Set every entry down again exactly, omitting none.

(TASK INPUTS)

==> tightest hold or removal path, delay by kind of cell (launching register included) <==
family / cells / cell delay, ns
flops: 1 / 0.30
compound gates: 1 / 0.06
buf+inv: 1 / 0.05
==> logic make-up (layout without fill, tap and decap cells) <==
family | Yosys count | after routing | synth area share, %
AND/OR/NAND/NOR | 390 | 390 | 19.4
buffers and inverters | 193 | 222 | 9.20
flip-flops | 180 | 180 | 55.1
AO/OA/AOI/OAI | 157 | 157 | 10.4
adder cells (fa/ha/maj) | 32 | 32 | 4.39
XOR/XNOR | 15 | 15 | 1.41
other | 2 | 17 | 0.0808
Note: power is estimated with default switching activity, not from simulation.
[src/hdl/tls_regs.sv]
// ----------------------------------------------------------------------------
// tls_regs
// apb configuration registers: detect enable and normal line limit
// ----------------------------------------------------------------------------
module tls_regs (
  input  logic               clk,
  input  logic               rst,
  input  logic               psel,
  input  logic               penable,
  input  logic               pwrite,
  input  logic [2:0]         paddr,
  input  logic [31:0]        pwdata,
  output logic [31:0]        prdata,
  output logic               pready,
  output tls_pkg::cfg_t      cfg
);
  import tls_pkg::*;

  logic wr;
  logic reg_sel;

  assign pready  = 1'b1;
  assign wr      = psel & penable & pwrite;
  assign reg_sel = paddr[2];

  always_ff @(posedge clk) begin
    if (rst) begin
      cfg.detect_enable     <= 1'b1;
      cfg.normal_line_limit <= LIMIT_RESET;
    end else if (wr) begin
      unique case (reg_sel)
        REG_DETECT_ENABLE:     cfg.detect_enable     <= pwdata[0];
        REG_NORMAL_LINE_LIMIT: cfg.normal_line_limit <= pwdata[LEN_BITS-1:0];
        default: ;
      endcase
    end
  end

  always_comb begin
    prdata = '0;
    unique case (reg_sel)
      REG_DETECT_ENABLE:     prdata = {31'd0, cfg.detect_enable};
      REG_NORMAL_LINE_LIMIT: prdata = {{(32-LEN_BITS){1'b0}}, cfg.normal_line_limit};
      default:               prdata = '0;
    endcase
  end

endmodule
**src/hdl/mcmp_pkg.sv**
```systemverilog
package mcmp_pkg;

  // Command nibbles of the channel messages that are parsed
  localparam logic [3:0] CMD_NOTE_OFF = 4'd8;
  localparam logic [3:0] CMD_NOTE_ON  = 4'd9;
  localparam logic [3:0] CMD_PRESSURE = 4'd10;
  localparam logic [3:0] CMD_CONTROL  = 4'd11;
  localparam logic [3:0] CMD_PROGRAM  = 4'd12;

  // Message kind codes on the result channel
  localparam logic [2:0] KIND_NOTE_OFF = 3'd0;
  localparam logic [2:0] KIND_NOTE_ON  = 3'd1;
  localparam logic [2:0] KIND_PRESSURE = 3'd2;
  localparam logic [2:0] KIND_CONTROL  = 3'd3;
  localparam logic [2:0] KIND_PROGRAM  = 3'd4;

endpackage

```
**src/hdl/midi_channel_message_parser.sv**
```systemverilog
// MIDI channel message parser with running status. Feed one received byte
// per item on the in_ channel; a byte with bit 7 set is a status byte and
// replaces the stored command and channel (this includes system and
// real-time bytes such as timing clock and active sensing, after which data
// bytes are dropped until the next channel status). Note off, note on, poly
// pressure and control change produce one result after two data bytes;
// program change produces one result per data byte, with the program number
// reported plus one and second_value zero. midi_channel is 1..16. Data bytes
// under any other command, or before any status byte, produce nothing.
// The parser state and the result register both update at the accepting
// edge, and a result appears on out_ in the cycle after the data byte that
// completes it. A new item is taken in every cycle unless a result sits in
// the output register while out_stall is high.
module midi_channel_message_parser
  import mcmp_pkg::*;
(
  input  logic       clk,
  input  logic       rst_n,
  // input item channel
  input  logic       in_valid,
  output logic       in_stall,
  input  logic [7:0] in_rx_byte,
  // result item channel
  output logic       out_valid,
  input  logic       out_stall,
  output logic [2:0] out_msg_kind,
  output logic [4:0] out_midi_channel,
  output logic [7:0] out_first_value,
  output logic [6:0] out_second_value
);

  // Parser state
  logic [3:0] status_r,  status_nxt;
  logic [3:0] chan_r,    chan_nxt;
  logic [6:0] first_r,   first_nxt;
  logic       held_r,    held_nxt;   // first data byte of a pair is held

  // Result register
  logic       res_valid_r, res_valid_nxt;
  logic [2:0] res_kind_r,  res_kind_nxt;
  logic [4:0] res_chan_r,  res_chan_nxt;
  logic [7:0] res_first_r, res_first_nxt;
  logic [6:0] res_second_r, res_second_nxt;

  logic accept;
  logic is_status;
  logic two_byte_cmd;
  logic program_cmd;
  logic emit;

  // Hold the input only while a result waits and the sink stalls it
  assign in_stall  = res_valid_r & out_stall;
  assign accept    = in_valid & ~in_stall;
  assign is_status = in_rx_byte[7];

  // Note off .. control change share the top bits 2'b10
  assign two_byte_cmd = (status_r >= CMD_NOTE_OFF) && (status_r <= CMD_CONTROL);
  assign program_cmd  = (status_r == CMD_PROGRAM);

  // A data byte completes a message on the second byte of a pair, or at once
  // under program change
  assign emit = accept & ~is_status & ((two_byte_cmd & held_r) | program_cmd);

  // Parser state update
  always_comb begin
    status_nxt = status_r;
    chan_nxt   = chan_r;
    first_nxt  = first_r;
    held_nxt   = held_r;
    if (accept) begin
      if (is_status) begin
        // Store command and channel, restart the data count
        status_nxt = in_rx_byte[7:4];
        chan_nxt   = in_rx_byte[3:0];
        held_nxt   = 1'b0;
      end else if (two_byte_cmd) begin
        if (!held_r) begin
          first_nxt = in_rx_byte[6:0];
          held_nxt  = 1'b1;
        end else begin
          held_nxt  = 1'b0;
        end
      end else if (program_cmd) begin
        first_nxt = in_rx_byte[6:0];
        held_nxt  = 1'b0;
      end else begin
        // Unknown command: drop the byte
        held_nxt = 1'b0;
      end
    end
  end

  // Result register update
  always_comb begin
    res_valid_nxt  = res_valid_r & out_stall;
    res_kind_nxt   = res_kind_r;
    res_chan_nxt   = res_chan_r;
    res_first_nxt  = res_first_r;
    res_second_nxt = res_second_r;
    if (emit) begin
      res_valid_nxt = 1'b1;
      res_chan_nxt  = {1'b0, chan_r} + 5'd1;
      if (program_cmd) begin
        res_kind_nxt   = KIND_PROGRAM;
        res_first_nxt  = {1'b0, in_rx_byte[6:0]} + 8'd1;
        res_second_nxt = 7'd0;
      end else begin
        // Kind is the command offset from note off
        res_kind_nxt   = {1'b0, status_r[1:0]};
        res_first_nxt  = {1'b0, first_r};
        res_second_nxt = in_rx_byte[6:0];
      end
    end
  end

  always_ff @(posedge clk) begin
    if (!rst_n) begin
      status_r    <= 4'd0;
      chan_r      <= 4'd0;
      held_r      <= 1'b0;
      res_valid_r <= 1'b0;
    end else begin
      status_r    <= status_nxt;
      chan_r      <= chan_nxt;
      held_r      <= held_nxt;
      res_valid_r <= res_valid_nxt;
    end
  end

  // Payload registers, no reset
  always_ff @(posedge clk) begin
    first_r      <= first_nxt;
    res_kind_r   <= res_kind_nxt;
    res_chan_r   <= res_chan_nxt;
    res_first_r  <= res_first_nxt;
    res_second_r <= res_second_nxt;
  end

  assign out_valid        = res_valid_r;
  assign out_msg_kind     = res_kind_r;
  assign out_midi_channel = res_chan_r;
  assign out_first_value  = res_first_r;
  assign out_second_value = res_second_r;

endmodule

```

(End TASK INPUTS)

_ANSWER BELOW_.
==> tightest hold or removal path, delay by kind of cell (launching register included) <==
family / cells / cell delay, ns
flops: 1 / 0.30
compound gates: 1 / 0.06
buf+inv: 1 / 0.05
==> logic make-up (layout without fill, tap and decap cells) <==
family | Yosys count | after routing | synth area share, %
AND/OR/NAND/NOR | 390 | 390 | 19.4
buffers and inverters | 193 | 222 | 9.20
flip-flops | 180 | 180 | 55.1
AO/OA/AOI/OAI | 157 | 157 | 10.4
adder cells (fa/ha/maj) | 32 | 32 | 4.39
XOR/XNOR | 15 | 15 | 1.41
other | 2 | 17 | 0.0808
Note: power is estimated with default switching activity, not from simulation.
[src/hdl/tls_regs.sv]
// ----------------------------------------------------------------------------
// tls_regs
// apb configuration registers: detect enable and normal line limit
// ----------------------------------------------------------------------------
module tls_regs (
  input  logic               clk,
  input  logic               rst,
  input  logic               psel,
  input  logic               penable,
  input  logic               pwrite,
  input  logic [2:0]         paddr,
  input  logic [31:0]        pwdata,
  output logic [31:0]        prdata,
  output logic               pready,
  output tls_pkg::cfg_t      cfg
);
  import tls_pkg::*;

  logic wr;
  logic reg_sel;

  assign pready  = 1'b1;
  assign wr      = psel & penable & pwrite;
  assign reg_sel = paddr[2];

  always_ff @(posedge clk) begin
    if (rst) begin
      cfg.detect_enable     <= 1'b1;
      cfg.normal_line_limit <= LIMIT_RESET;
    end else if (wr) begin
      unique case (reg_sel)
        REG_DETECT_ENABLE:     cfg.detect_enable     <= pwdata[0];
        REG_NORMAL_LINE_LIMIT: cfg.normal_line_limit <= pwdata[LEN_BITS-1:0];
        default: ;
      endcase
    end
  end

  always_comb begin
    prdata = '0;
    unique case (reg_sel)
      REG_DETECT_ENABLE:     prdata = {31'd0, cfg.detect_enable};
      REG_NORMAL_LINE_LIMIT: prdata = {{(32-LEN_BITS){1'b0}}, cfg.normal_line_limit};
      default:               prdata = '0;
    endcase
  end

endmodule
**src/hdl/mcmp_pkg.sv**
```systemverilog
package mcmp_pkg;

  // Command nibbles of the channel messages that are parsed
  localparam logic [3:0] CMD_NOTE_OFF = 4'd8;
  localparam logic [3:0] CMD_NOTE_ON  = 4'd9;
  localparam logic [3:0] CMD_PRESSURE = 4'd10;
  localparam logic [3:0] CMD_CONTROL  = 4'd11;
  localparam logic [3:0] CMD_PROGRAM  = 4'd12;

  // Message kind codes on the result channel
  localparam logic [2:0] KIND_NOTE_OFF = 3'd0;
  localparam logic [2:0] KIND_NOTE_ON  = 3'd1;
  localparam logic [2:0] KIND_PRESSURE = 3'd2;
  localparam logic [2:0] KIND_CONTROL  = 3'd3;
  localparam logic [2:0] KIND_PROGRAM  = 3'd4;

endpackage

```
**src/hdl/midi_channel_message_parser.sv**
```systemverilog
// MIDI channel message parser with running status. Feed one received byte
// per item on the in_ channel; a byte with bit 7 set is a status byte and
// replaces the stored command and channel (this includes system and
// real-time bytes such as timing clock and active sensing, after which data
// bytes are dropped until the next channel status). Note off, note on, poly
// pressure and control change produce one result after two data bytes;
// program change produces one result per data byte, with the program number
// reported plus one and second_value zero. midi_channel is 1..16. Data bytes
// under any other command, or before any status byte, produce nothing.
// The parser state and the result register both update at the accepting
// edge, and a result appears on out_ in the cycle after the data byte that
// completes it. A new item is taken in every cycle unless a result sits in
// the output register while out_stall is high.
module midi_channel_message_parser
  import mcmp_pkg::*;
(
  input  logic       clk,
  input  logic       rst_n,
  // input item channel
  input  logic       in_valid,
  output logic       in_stall,
  input  logic [7:0] in_rx_byte,
  // result item channel
  output logic       out_valid,
  input  logic       out_stall,
  output logic [2:0] out_msg_kind,
  output logic [4:0] out_midi_channel,
  output logic [7:0] out_first_value,
  output logic [6:0] out_second_value
);

  // Parser state
  logic [3:0] status_r,  status_nxt;
  logic [3:0] chan_r,    chan_nxt;
  logic [6:0] first_r,   first_nxt;
  logic       held_r,    held_nxt;   // first data byte of a pair is held

  // Result register
  logic       res_valid_r, res_valid_nxt;
  logic [2:0] res_kind_r,  res_kind_nxt;
  logic [4:0] res_chan_r,  res_chan_nxt;
  logic [7:0] res_first_r, res_first_nxt;
  logic [6:0] res_second_r, res_second_nxt;

  logic accept;
  logic is_status;
  logic two_byte_cmd;
  logic program_cmd;
  logic emit;

  // Hold the input only while a result waits and the sink stalls it
  assign in_stall  = res_valid_r & out_stall;
  assign accept    = in_valid & ~in_stall;
  assign is_status = in_rx_byte[7];

  // Note off .. control change share the top bits 2'b10
  assign two_byte_cmd = (status_r >= CMD_NOTE_OFF) && (status_r <= CMD_CONTROL);
  assign program_cmd  = (status_r == CMD_PROGRAM);

  // A data byte completes a message on the second byte of a pair, or at once
  // under program change
  assign emit = accept & ~is_status & ((two_byte_cmd & held_r) | program_cmd);

  // Parser state update
  always_comb begin
    status_nxt = status_r;
    chan_nxt   = chan_r;
    first_nxt  = first_r;
    held_nxt   = held_r;
    if (accept) begin
      if (is_status) begin
        // Store command and channel, restart the data count
        status_nxt = in_rx_byte[7:4];
        chan_nxt   = in_rx_byte[3:0];
        held_nxt   = 1'b0;
      end else if (two_byte_cmd) begin
        if (!held_r) begin
          first_nxt = in_rx_byte[6:0];
          held_nxt  = 1'b1;
        end else begin
          held_nxt  = 1'b0;
        end
      end else if (program_cmd) begin
        first_nxt = in_rx_byte[6:0];
        held_nxt  = 1'b0;
      end else begin
        // Unknown command: drop the byte
        held_nxt = 1'b0;
      end
    end
  end

  // Result register update
  always_comb begin
    res_valid_nxt  = res_valid_r & out_stall;
    res_kind_nxt   = res_kind_r;
    res_chan_nxt   = res_chan_r;
    res_first_nxt  = res_first_r;
    res_second_nxt = res_second_r;
    if (emit) begin
      res_valid_nxt = 1'b1;
      res_chan_nxt  = {1'b0, chan_r} + 5'd1;
      if (program_cmd) begin
        res_kind_nxt   = KIND_PROGRAM;
        res_first_nxt  = {1'b0, in_rx_byte[6:0]} + 8'd1;
        res_second_nxt = 7'd0;
      end else begin
        // Kind is the command offset from note off
        res_kind_nxt   = {1'b0, status_r[1:0]};
        res_first_nxt  = {1'b0, first_r};
        res_second_nxt = in_rx_byte[6:0];
      end
    end
  end

  always_ff @(posedge clk) begin
    if (!rst_n) begin
      status_r    <= 4'd0;
      chan_r      <= 4'd0;
      held_r      <= 1'b0;
      res_valid_r <= 1'b0;
    end else begin
      status_r    <= status_nxt;
      chan_r      <= chan_nxt;
      held_r      <= held_nxt;
      res_valid_r <= res_valid_nxt;
    end
  end

  // Payload registers, no reset
  always_ff @(posedge clk) begin
    first_r      <= first_nxt;
    res_kind_r   <= res_kind_nxt;
    res_chan_r   <= res_chan_nxt;
    res_first_r  <= res_first_nxt;
    res_second_r <= res_second_nxt;
  end

  assign out_valid        = res_valid_r;
  assign out_msg_kind     = res_kind_r;
  assign out_midi_channel = res_chan_r;
  assign out_first_value  = res_first_r;
  assign out_second_value = res_second_r;

endmodule

```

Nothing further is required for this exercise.